Advanced Tutorial

This tutorial shows some more advanced features of the Data types presented in the previous tutorial.

Working with custom atomic names

Many quantum codes, and AiiDA itself, allow for defining custom atomic names. This can be usefull when defining some extra features, such as magnetic ordering or on-site Hubbard values. Nevertheless, Phonopy is not handling such cases, and this could be a bottleneck for the usage of the package in AiiDA. In aiida-phonopy, we manage to overcome this problem! Let’s see how does it work!

A structure with kinds

Let’s define a very simple structure that contains two atoms of the same species. Let’s take cubic silicon!

from local_module import load_temp_profile
from aiida.plugins import DataFactory
# If you download this file, you can run it with your own profile.
# Put these lines instead:
# from aiida import load_profile
# load_profile()
load_temp_profile(name="advanced-tutorial")

StructureData = DataFactory("core.structure")

a = 2.716
cell = [[0,a,a],[a,0,a],[a,a,0]]

structure = StructureData(cell=cell)
structure.append_atom(position=(a,a,a), symbols="Si", name="Si1")
structure.append_atom(position=(1.5*a,1.5*a,1.5*a), symbols="Si", name="Si2")

Now we can pass load it in the aiida_phonopy.data.preprocess.PreProcessData with a supercell matrix of (2,2,2). Let’s see if the supercell has the correct kinds.

PreProcessData = DataFactory("phonopy.preprocess")

preprocess_data =  PreProcessData(structure=structure, supercell_matrix=[2,2,2])

supercell = preprocess_data.get_supercell()
supercell.sites

[<Site: kind name 'Si1' @ 2.716,2.716,2.716>,
 <Site: kind name 'Si1' @ 2.716,5.432,5.432>,
 <Site: kind name 'Si1' @ 5.432,2.716,5.432>,
 <Site: kind name 'Si1' @ 5.432,5.432,8.148>,
 <Site: kind name 'Si1' @ 5.432,5.432,2.716>,
 <Site: kind name 'Si1' @ 5.432,8.148,5.432>,
 <Site: kind name 'Si1' @ 8.148,5.432,5.432>,
 <Site: kind name 'Si1' @ 8.148,8.148,8.148>,
 <Site: kind name 'Si2' @ 4.074,4.074,4.074>,
 <Site: kind name 'Si2' @ 4.074,6.79,6.79>,
 <Site: kind name 'Si2' @ 6.79,4.074,6.79>,
 <Site: kind name 'Si2' @ 6.79,6.79,9.506>,
 <Site: kind name 'Si2' @ 6.79,6.79,4.074>,
 <Site: kind name 'Si2' @ 6.79,9.506,6.79>,
 <Site: kind name 'Si2' @ 9.506,6.79,6.79>,
 <Site: kind name 'Si2' @ 9.506,9.506,9.506>]

Great! The supercell structure has the correct kind names.
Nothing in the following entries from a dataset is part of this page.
### src/rtl/mem_copy_pkg.sv
// Shared definitions for the memory copy engine: FSM states, word stride and alignment helpers.
package mem_copy_pkg;

  typedef enum logic [1:0] {
    ST_IDLE   = 2'd0,
    ST_READ   = 2'd1,
    ST_WRITE  = 2'd2,
    ST_FINISH = 2'd3
  } state_t;

  localparam int unsigned WORD_BYTES = 4;
  localparam logic [1:0]  ALIGN_MASK = 2'b11;

  function automatic logic is_aligned(input logic [1:0] addr_lsb);
    return ((addr_lsb & ALIGN_MASK) == 2'b00);
  endfunction

endpackage

### src/rtl/mem_copy_engine.sv
// Word-at-a-time DMA copy engine driving a combinational-read / posedge-write data memory.
// Optional fill mode (repeated constant write, no reads) is enabled with MEM_COPY_FILL_EN.
module mem_copy_engine
  import mem_copy_pkg::*;
#(
  parameter int ADDR_W = 32,
  parameter int DATA_W = 32,
  parameter int LEN_W  = 8
) (
  input  logic              clock,
  input  logic              reset,
  input  logic              start,
  input  logic              abort,
  input  logic [ADDR_W-1:0] src_addr,
  input  logic [ADDR_W-1:0] dst_addr,
  input  logic [LEN_W-1:0]  word_count,
`ifdef MEM_COPY_FILL_EN
  input  logic              fill,
  input  logic [DATA_W-1:0] fill_value,
`endif
  output logic              busy,
  output logic              done,
  output logic              err,
  output logic [LEN_W-1:0]  words_done,
  output logic [ADDR_W-1:0] mem_address,
  output logic              mem_MemRead,
  output logic              mem_MemWrite,
  output logic [DATA_W-1:0] mem_WriteData,
  input  logic [DATA_W-1:0] mem_ReadData
);

  state_t              state_r;
  logic [ADDR_W-1:0]   src_ptr_r;
  logic [ADDR_W-1:0]   dst_ptr_r;
  logic [LEN_W-1:0]    remaining_r;
  logic [LEN_W-1:0]    words_done_r;
  logic                fill_r;
  logic [DATA_W-1:0]   fill_value_r;
  logic                busy_r;
  logic                done_r;
  logic                err_r;
  logic [ADDR_W-1:0]   mem_address_r;
  logic                mem_read_r;
  logic                mem_write_r;
  logic [DATA_W-1:0]   mem_wdata_r;

  logic                fill_req_s;
  logic [DATA_W-1:0]   fill_value_s;
  logic                misaligned_s;
  logic                last_word_s;
  logic [ADDR_W-1:0]   next_src_s;
  logic [ADDR_W-1:0]   next_dst_s;

`ifdef MEM_COPY_FILL_EN
  assign fill_req_s   = fill;
  assign fill_value_s = fill_value;
`else
  assign fill_req_s   = 1'b0;
  assign fill_value_s = {DATA_W{1'b0}};
`endif

  // Fill transfers never read, so only the destination must be word aligned.
  always_comb begin
    misaligned_s = 1'b0;
    if (!is_aligned(dst_addr[1:0])) begin
      misaligned_s = 1'b1;
    end else if (!fill_req_s && !is_aligned(src_addr[1:0])) begin
      misaligned_s = 1'b1;
    end else begin
      misaligned_s = 1'b0;
    end
  end

  assign last_word_s = (remaining_r == LEN_W'(1));
  assign next_src_s  = src_ptr_r + ADDR_W'(WORD_BYTES);
  assign next_dst_s  = dst_ptr_r + ADDR_W'(WORD_BYTES);

  // Transfer FSM; memory-side outputs are registered alongside the state they belong to.
  always_ff @(posedge clock or posedge reset) begin
    if (reset) begin
      state_r       <= ST_IDLE;
      src_ptr_r     <= {ADDR_W{1'b0}};
      dst_ptr_r     <= {ADDR_W{1'b0}};
      remaining_r   <= {LEN_W{1'b0}};
      words_done_r  <= {LEN_W{1'b0}};
      fill_r        <= 1'b0;
      fill_value_r  <= {DATA_W{1'b0}};
      busy_r        <= 1'b0;
      done_r        <= 1'b0;
      err_r         <= 1'b0;
      mem_address_r <= {ADDR_W{1'b0}};
      mem_read_r    <= 1'b0;
      mem_write_r   <= 1'b0;
      mem_wdata_r   <= {DATA_W{1'b0}};
    end else begin
      done_r <= 1'b0;
      case (state_r)
        ST_IDLE: begin
          if (start) begin
            src_ptr_r    <= src_addr;
            dst_ptr_r    <= dst_addr;
            remaining_r  <= word_count;
            words_done_r <= {LEN_W{1'b0}};
            fill_r       <= fill_req_s;
            fill_value_r <= fill_value_s;
            err_r        <= 1'b0;
            if (misaligned_s) begin
              err_r   <= 1'b1;
              done_r  <= 1'b1;
              state_r <= ST_FINISH;
            end else if (word_count == {LEN_W{1'b0}}) begin
              done_r  <= 1'b1;
              state_r <= ST_FINISH;
            end else if (fill_req_s) begin
              busy_r        <= 1'b1;
              mem_address_r <= dst_addr;
              mem_write_r   <= 1'b1;
              mem_wdata_r   <= fill_value_s;
              state_r       <= ST_WRITE;
            end else begin
              busy_r        <= 1'b1;
              mem_address_r <= src_addr;
              mem_read_r    <= 1'b1;
              state_r       <= ST_READ;
            end
          end else begin
            state_r <= ST_IDLE;
          end
        end

        ST_READ: begin
          mem_read_r <= 1'b0;
          if (abort) begin
            busy_r  <= 1'b0;
            done_r  <= 1'b1;
            state_r <= ST_FINISH;
          end else begin
            mem_wdata_r   <= mem_ReadData;
            mem_address_r <= dst_ptr_r;
            mem_write_r   <= 1'b1;
            state_r       <= ST_WRITE;
          end
        end

        // The write strobed this cycle always lands, even when abort is raised.
        ST_WRITE: begin
          src_ptr_r    <= next_src_s;
          dst_ptr_r    <= next_dst_s;
          remaining_r  <= remaining_r - LEN_W'(1);
          words_done_r <= words_done_r + LEN_W'(1);
          if (abort || last_word_s) begin
            busy_r      <= 1'b0;
            mem_write_r <= 1'b0;
            done_r      <= 1'b1;
            state_r     <= ST_FINISH;
          end else if (fill_r) begin
            mem_address_r <= next_dst_s;
            mem_write_r   <= 1'b1;
            mem_wdata_r   <= fill_value_r;
            state_r       <= ST_WRITE;
          end else begin
            mem_address_r <= next_src_s;
            mem_write_r   <= 1'b0;
            mem_read_r    <= 1'b1;
            state_r       <= ST_READ;
          end
        end

        ST_FINISH: begin
          state_r <= ST_IDLE;
        end

        default: begin
          busy_r      <= 1'b0;
          mem_read_r  <= 1'b0;
          mem_write_r <= 1'b0;
          state_r     <= ST_IDLE;
        end
      endcase
    end
  end

  assign busy          = busy_r;
  assign done          = done_r;
  assign err           = err_r;
  assign words_done    = words_done_r;
  assign mem_address   = mem_address_r;
  assign mem_MemRead   = mem_read_r;
  assign mem_MemWrite  = mem_write_r;
  assign mem_WriteData = mem_wdata_r;

endmodule

### config.mk
export PLATFORM = sky130hd
export DESIGN_NAME = mem_copy_engine
export DESIGN_NICKNAME = d
export VERILOG_FILES = /design/src/rtl/mem_copy_pkg.sv /design/src/rtl/mem_copy_engine.sv
export SDC_FILE = /design/constraint.sdc
export NUM_CORES = 1
export LEC_CHECK = 0
export BUFFER_PORTS_ARGS = -buffer_cell sky130_fd_sc_hd__buf_2
export CAP_MARGIN = 20
export CORE_UTILIZATION = 25
export DETAILED_ROUTE_END_ITERATION = 12
export PLACE_DENSITY = 0.5
export RECOVER_POWER = 25
export SYNTH_ARGS = -nofsm -noshare
export SYNTH_HDL_FRONTEND = slang
export SYNTH_SLANG_ARGS = --single-unit
### constraint.sdc
create_clock -name clock -period 4.8 [get_ports clock]
set_input_delay 0.96 -clock clock [delete_from_list [all_inputs] [get_ports clock]]
set_output_delay 0.96 -clock clock [all_outputs]
set_load 0.02 [all_outputs]
# Word-level counts from Yosys, hierarchy flattened
# Index checks and enable logic that the tools add are counted.
dict set report word_totals {
  register_bits 151
  input_bits 108
  out_inout_bits 77
  elab_cells 84
}
dict set report classes {
  add_sub_neg 4
  n_eq_ne 11
  n_mux 41
  bitwise_logic 1
  reduce_logical 15
}
# operator n
set op_table {}
lappend op_table {{2-to-1 mux 32 bit} 9}
lappend op_table {{case mux 32 bit (2 select lines)} 2}
lappend op_table {{case mux 32 bit (3 select lines)} 1}
lappend op_table {{adder 32 x 3 -> 32 bit, second input constant} 2}
lappend op_table {{case mux 8 bit (2 select lines)} 2}
lappend op_table {{2-to-1 mux 1 bit} 16}
lappend op_table {{2-to-1 mux 8 bit} 2}
lappend op_table {{inequality test 2 bit, second input constant} 7}
lappend op_table {{AND reduction 6 bit} 2}
lappend op_table {{case mux 1 bit (3 select lines)} 3}
lappend op_table {{adder 8 x 1 -> 8 bit, second input constant} 1}
lappend op_table {{== test 8 x 1 -> 1 bit, second input constant} 1}
lappend op_table {{logical NOT 8 bit} 1}
lappend op_table {{2-to-1 mux 2 bit} 4}
lappend op_table {{case mux 2 bit (4 select lines)} 1}
lappend op_table {{subtractor 8 x 1 -> 8 bit, second input constant} 1}
lappend op_table {{logical NOT 2 bit} 3}
lappend op_table {{AND reduction 2 bit} 3}
lappend op_table {{AND reduction 5 bit} 1}
lappend op_table {{== test 2 bit, second input constant} 2}
lappend op_table {{AND reduction 4 bit} 1}
lappend op_table {{nonzero test 2 bit} 2}
lappend op_table {{nonzero test 3 bit} 1}
lappend op_table {{== test 2 x 1 -> 1 bit, second input constant} 1}
lappend op_table {{other kinds (3)} 3}

# Logic depth before layout (Yosys ltp)
# Gate-level depths: netlist of run 1.
dict set report depth {
  depth_word 6
  depth_mapped 10
}

# Least setup slack after synthesis of run 1
# Ideal clock, no wire load.
dict set report synth_timing {
  kind {in2reg}
  from {in src_addr[1]}
  to {reg mem_address_r[25], in the netlist mem_address[25]}
  setup_time_ns 0.134
  arrival_time_ns 2.460
  t_required_ns 4.666
  slack_ns 2.207
  stages 8
  path_buffers 2
  cell_sequence {or4_1 > a211o_1 > nand2_1 > o2111ai_1 > buf_2 > buf_1 > nand2_1 > o31ai_2}
}
dict set report synth_via {
  elab_chain_cells 5
}
# element line
set synth_lines {}
lappend synth_lines {{from (decl)} mem_copy_engine.sv:14} ;# input logic [ADDR_W-1:0] src_addr,
lappend synth_lines {{logical NOT 2 bit} mem_copy_pkg.sv:15} ;# return ((addr_lsb & ALIGN_MASK) == 2'b00);
lappend synth_lines {{2-to-1 mux 1 bit} mem_copy_engine.sv:67} ;# end else if (!fill_req_s && !is_aligned(src_addr[1:0])) begin
lappend synth_lines {{2-to-1 mux 1 bit} mem_copy_engine.sv:65} ;# if (!is_aligned(dst_addr[1:0])) begin
lappend synth_lines {{inequality test 2 bit (no line)} --}
lappend synth_lines {{AND reduction 6 bit (no line)} --}
lappend synth_lines {{to (signal assigned)} mem_copy_engine.sv:91} ;# mem_address_r <= {ADDR_W{1'b0}};
lappend synth_lines {{to (signal assigned)} mem_copy_engine.sv:116} ;# mem_address_r <= dst_addr;
lappend synth_lines {{to (signal assigned)} mem_copy_engine.sv:122} ;# mem_address_r <= src_addr;
lappend synth_lines {{to (decl)} mem_copy_engine.sv:42} ;# logic [ADDR_W-1:0] mem_address_r;
# Every way passes these cells.
# A chain may end at the register's enable or synchronous reset.

# Worst setup path in the final report of run 1
dict set report layout_timing {
  from {reg state_r[0]}
  to {reg words_done_r[6], in the netlist words_done[6]}
}
dict set report layout_via {
  elab_chain_cells 3
}
# element line
set layout_lines {}
lappend layout_lines {{from (decl)} mem_copy_engine.sv:32} ;# state_t state_r;
lappend layout_lines {{from (signal assigned)} mem_copy_engine.sv:81} ;# state_r <= ST_IDLE;
lappend layout_lines {{from (signal assigned)} mem_copy_engine.sv:110} ;# state_r <= ST_FINISH;
lappend layout_lines {{from (signal assigned)} mem_copy_engine.sv:113} ;# state_r <= ST_FINISH;
lappend layout_lines {{== test 2 bit or logical NOT 2 bit (tied branches)} mem_copy_engine.sv:97} ;# case (state_r)
lappend layout_lines {{nonzero test 2 bit (no line) or inequality test 2 bit (tied branches)} --}
lappend layout_lines {{AND reduction 2 bit (no line)} --}
lappend layout_lines {{to (signal assigned)} mem_copy_engine.sv:85} ;# words_done_r <= {LEN_W{1'b0}};
lappend layout_lines {{to (signal assigned)} mem_copy_engine.sv:103} ;# words_done_r <= {LEN_W{1'b0}};
lappend layout_lines {{to (signal assigned)} mem_copy_engine.sv:150} ;# words_done_r <= words_done_r + LEN_W'(1);
lappend layout_lines {{to (decl)} mem_copy_engine.sv:36} ;# logic [LEN_W-1:0] words_done_r;
# Parallel ways exist; a longest one is shown, timed or not.

==> results.cfg, run 1 <==
[power_and_ir_drop]
seq_power_share_pct = 31.0
power.density_nw_per_um2 = 786.4
irDropWorstVdd_uv = 334.5
power_switching_mw = 3.891
p_comb_share_pct = 50.8
internal-power_mw = 4.401
clockPowerShare_pct = 18.2
power_mw = 8.292
p_sw_share_pct = 46.92
power.leakage_nw = 4.487

[logic_synthesis]
synth_seq_area_share_pct = 43.88
synthArstFlopShare_pct = 100.0
synth_area_um2 = 8611
ys_types = 55
ys.flop_type = dfrtp_1
yosysWarningCount = 0
synth-edff-count = 0
synth_seq_cells = 151
synth_fp_nets = 1073
postSynthAreaPerCell_um2 = 9.017
syn_inst = 955

[clock_tree]
insertion_delay_ns = 0.43
cts_resized = 0
h-tree-depth = 4
cts_max_path_buffers = 2
hold_buffers = 0
cts_buffers = 17
cts_tree = done
cts_setup_buffers = 0
clockRootBuffer = clkbuf_16
clkTransAtPathRegs_ns = 0.07
numClockSinks = 151

[floorplanning]
die_area_um2 = 35190
rows = 67
die_h_um = 187.6
initial_core_util_pct = 25.55
die_x_um = 187.6
core_um2 = 33700
io_pins = 185

[finish]
drive_gt1_share_pct = 26.34
area_delta_synth_final_pct = 22.46
final_common_cell = buf_2
mostFrequentLayoutCells = buf_2 (184), dfrtp_1 (151), nand2_1 (103)
nNetsFinal = 1204

[critical_path]
worstPathMaxFanout = 58
critPathCaptureType = flip-flop
arrival_ns = 3.33
worst_ep_required_time_ns = 5.08
startpoint_type = flip-flop
crit_type = flip-flop to flip-flop
r2r_cells = 8

[sta]
fin_setup_tns_ns = 0
maxSlewViolCount = 33
period_minus_slack_ns = 3.047
fmax_mhz = 328.2
worst_pin_slew_ns = 1.698
hold_viol = 0
grt_setup_unrepaired = false
setup_viol = 0
max-slew-margin-rel_pct = -13.21
period_share_pct = 63.47
fin_skew_ns = 0.01034

[route]
via_count = 7810
final_antenna_net_count = 0
drc = 0
wl_per_cell_um = 18.39
wirelength_mm = 28.44
initialDrtViolationCount = 568
drtPass1Iterations = 5
detail_route.vias_per_cell = 5.052

[place]
hpwl_mm = 19.76
place_congestion = 0.7900
numPortBuffers = 184

[global_route]
grt_overflow = 0
grt_max_degree = 120
grt_pass1_vias = 7572
grt_pass1_wl_mm = 44.81
antenna_found_initial = 1
gr-usage-all-layers_pct = 16.38

[min_path]
hold_class = flip-flop to flip-flop
whs_path_depth = 2

[run]
maxCapViolations = 1

[run_status]
violations = max-capacitance violations, max-slew violations
outcome = finished, violations left
registers in the layout, summed over array words and instances, names as in the netlist:
register / count
err: 1
busy: 1
dst_ptr_r: 32
remaining_r: 8
words_done: 8
mem_address: 32
state_r: 2
mem_MemRead: 1
done: 1
src_ptr_r: 32
mem_MemWrite: 1
mem_WriteData: 32
area by class of cell:
cell class,count,area [um2]
Sequential cell,151,3779
Multi-Input combinational cell,702,4447
Clock inverter,11,197.7
Antenna cell,1,2.502
Tap cell,448,560.5
Fill cell,3635,23150
Clock buffer,19,442.9
Timing Repair Buffer,198,1055
Inverter,16,61.31
final timing paths:
path / end / from / slack [ns]
setup / recovery: words_done[6]$_DFFE_PP0P_ / state_r[0]$_DFF_PP0_ / 1.75
hold / removal: mem_address[15]$_DFFE_PP0P_ / mem_address[15]$_DFFE_PP0P_ / 0.47
setup reg to reg: words_done[6]$_DFFE_PP0P_ / state_r[0]$_DFF_PP0_ / 1.75
hold reg to reg: mem_address[15]$_DFFE_PP0P_ / mem_address[15]$_DFFE_PP0P_ / 0.47
max in group asynchronous: mem_WriteData[18]$_DFFE_PP0P_ / reset / 2.60
min in group asynchronous: words_done[2]$_DFFE_PP0P_ / reset / 0.75
power groups by stage:
stage	clock network, mW	registers [mW]	logic, mW
final	1.51	2.57	4.22
after global routing	1.60	2.67	4.68
after CTS	1.55	2.57	4.25
after detailed placement	0	2.59	4.23
after global placement	0	2.57	4.15
after floorplan	0	2.65	2.88
cells by family (layout without fill, tap and decap cells):
group	count (synthesis)	count (layout)	synth area share, %
AO/OA/AOI/OAI	303	303	22.29
other	0	1	0
adder cells (fa/ha/maj)	10	10	1.453
XOR/XNOR	33	33	3.357
flip-flops	151	151	43.88
buffers and inverters	102	244	5.158
AND/OR/NAND/NOR	308	308	17.79
multiplexers	48	48	6.074
layer usage:
layer	share of wire (%)	GRT usage (%)
met5	0	0
met4	1.9	4.941
met3	5.2	3.556
met2	47	26.00
met1	46	22.19
through the flow:
stage	instance area (um2)	util, %	cells	setup slack, ns	hold slack [ns]
5_1_grt	10540	31.28	1545	1.580	0.4993
3_3_place_gp	9873	29.30	1513	1.788	0.4582
4_1_cts	10530	31.24	1544	1.738	0.4758
3_5_place_dp	9888	29.34	1514	1.756	0.4616
6_report	10550	31.29	1546	1.753	0.4727
2_1_floorplan	8615	-	955	1.937	0.4498
worst max-delay path, cell delays in order (launching register included):
cell and delay (ns):
dfrtp_1 0.40, inv_1 0.15, ha_4 0.38, clkinv_1 0.62, o21ai_4 0.33, buf_4 0.57
nand4_1 0.20, xor2_1 0.17, nor2_1 0.05
synth_stat cells (all sizes together) (14+ instances only):
library cell  number  share of area, %
dfrtp            151                44
nand2            103               4.5
a21oi             98               5.7
nor2              66               2.9
nand3             57               3.4
o21ai             56               3.3
clkbuf            51               2.2
o22ai             49               3.6
buf               35               2.2
mux2              34               4.4
o31ai             29               2.8
a221oi            28               2.8
nand4             22               1.9
o22a              21               2.1
xor2              20               2.0
and3              19               1.4
inv               15              0.65
mux2i             14               1.6
No activity file was read; power rests on OpenSTA's default activity.
==> run 2, diff against run 1 <==
--- a/config.mk
+++ b/config.mk
@@ -9,7 +9,7 @@
 export CAP_MARGIN = 20
 export CORE_UTILIZATION = 25
 export DETAILED_ROUTE_END_ITERATION = 12
-export PLACE_DENSITY = 0.5
+export PLACE_DENSITY = 0.49
 export RECOVER_POWER = 25
 export SYNTH_ARGS = -nofsm -noshare
 export SYNTH_HDL_FRONTEND = slang
==> constraint.sdc (replaced) <==
create_clock -name clock -period 3.1 [get_ports clock]
set_input_delay 0.62 -clock clock [delete_from_list [all_inputs] [get_ports clock]]
set_output_delay 0.62 -clock clock [all_outputs]
set_load 0.02 [all_outputs]
==> run 2 against run 1 <==
  * The flow still finishes with violations (max-capacitance violations, max-slew violations)
  * Die area unchanged
  * Clock power increased by 43%
  * Routed wire length increased by 0.33%
  * Non-clock buffer count increased by 7
  * Critical path depth decreased by 1
==> results.cfg, run 2 (same netlist as run 1, synthesis figures left out) <==
[sta]
max-slew-margin-rel_pct = -24.55
period_minus_slack_ns = 2.584
setup_viol = 0
maxSlewViolCount = 66
fmax_mhz = 387.0
fin_setup_tns_ns = 0
whs_ns = 0.1427
grt_setup_unrepaired = false
period_share_pct = 83.35
worst_pin_slew_ns = 1.868
hold_viol = 0
fin_skew_ns = 0.01271

[run]
maxCapViolations = 2

[route]
initialDrtViolationCount = 545
wl_per_cell_um = 18.35
detail_route.vias_per_cell = 5.022
wirelength_mm = 28.53
drtPass1Iterations = 6
final_antenna_net_count = 0
via_count = 7809
drc = 0

[critical_path]
arrival_ns = 2.89
slowest_stage = or4_4
critPathCaptureType = flip-flop
worst_ep_required_time_ns = 3.40
crit_type = flip-flop to flip-flop
worstPathMaxFanout = 5
critPathTopFamily = simple AND/OR/NAND/NOR gates
worst-path-buf-inv = 0
crit_chain = ha_1 > nand3_2 > or4_4 > nor4_2 > xor2_1 > a221oi_1 > o31ai_2
startpoint_type = flip-flop
slowest_delay_ns = 0.56

[power_and_ir_drop]
p_sw_share_pct = 47.47
power.density_nw_per_um2 = 1206
clockPowerShare_pct = 17.0
p_comb_share_pct = 51.8
power.leakage_nw = 4.504
power_switching_mw = 6.043
irDropWorstVdd_uv = 744.8
seq_power_share_pct = 31.2
power_mw = 12.73
internal-power_mw = 6.688

[clock_tree]
clkTransAtPathRegs_ns = 0.06
cts_max_path_buffers = 2
insertion_delay_ns = 0.43
h-tree-depth = 4
cts_tree = done
cts_setup_buffers = 0
cts_buffers = 17
cts_resized = 0
numClockSinks = 151
clockRootBuffer = clkbuf_16
hold_buffers = 0

[place]
place_congestion = 0.8202
dpl.cell_count = 1521
hpwl_mm = 20.03
numPortBuffers = 184

[finish]
final_common_cell = buf_2
postLayoutCoreUtil_pct = 31.32
area_delta_synth_final_pct = 22.57
mostFrequentLayoutCells = buf_2 (183), dfrtp_1 (151), nand2_1 (103)
drive_gt1_share_pct = 26.70
fin_cells = 1555
nNetsFinal = 1211
fillers = 3605

[floorplanning]
die_area_um2 = 35190
core_um2 = 33700
die_h_um = 187.6
rows = 67
die_x_um = 187.6
io_pins = 185
initial_core_util_pct = 25.55

[min_path]
hold_class = input port to asynchronous set/reset pin

[global_route]
grt_max_degree = 87
gr-usage-all-layers_pct = 16.13
grt_pass1_vias = 7472
grt_overflow = 0
antenna_found_initial = 2
grt_pass1_wl_mm = 44.19

[run_status]
violations = max-capacitance violations, max-slew violations
outcome = finished, violations left
[run 2: cell count changes in the layout (fill, tap and decap cells not counted), moves of 2 or more]
| cell | before | now |
|---|---|---|
| clkinv_2 | 0 | 3 |
| clkbuf_1 | 2 | 4 |
| inv_6 | 2 | 0 |
| bufinv_16 | 5 | 3 |
| buf_4 | 10 | 15 |
| clkinv_4 | 0 | 3 |
[run 2: area by class of cell]
type                            count  area [um2]  share of cell area, %
Clock inverter                     12       153.9                  1.458
Multi-Input combinational cell    702        4447                  42.13
Timing Repair Buffer              205        1105                  10.47
Tap cell                          448       560.5                  5.311
Inverter                           16       61.31                 0.5809
Antenna cell                        2       5.005                0.04742
Clock buffer                       19       442.9                  4.197
Sequential cell                   151        3779                  35.80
If we have a look at the number of structure with displacements, we will notice they will be higher than the silicon structure with only chemical symbols.

supercells = preprocess_data.get_supercells_with_displacements()
print(f"Number of displacements: {len(supercells)}")

Number of displacements: 2

This may or may not be a wanted behaviour. If you want Phonopy to not distinguish atoms on their name, you can initialize the PreProcessData with the flag distinguish_kinds = False, as follows:

preprocess_data = PreProcessData(structure, supercell_matrix=[2,2,2], distinguish_kinds=False)
supercells = preprocess_data.get_supercells_with_displacements()
print(f"Now the number of displacements are: {len(supercells)}")

Now the number of displacements are: 1

Exercise

Verify that the supercell still have the same kind names.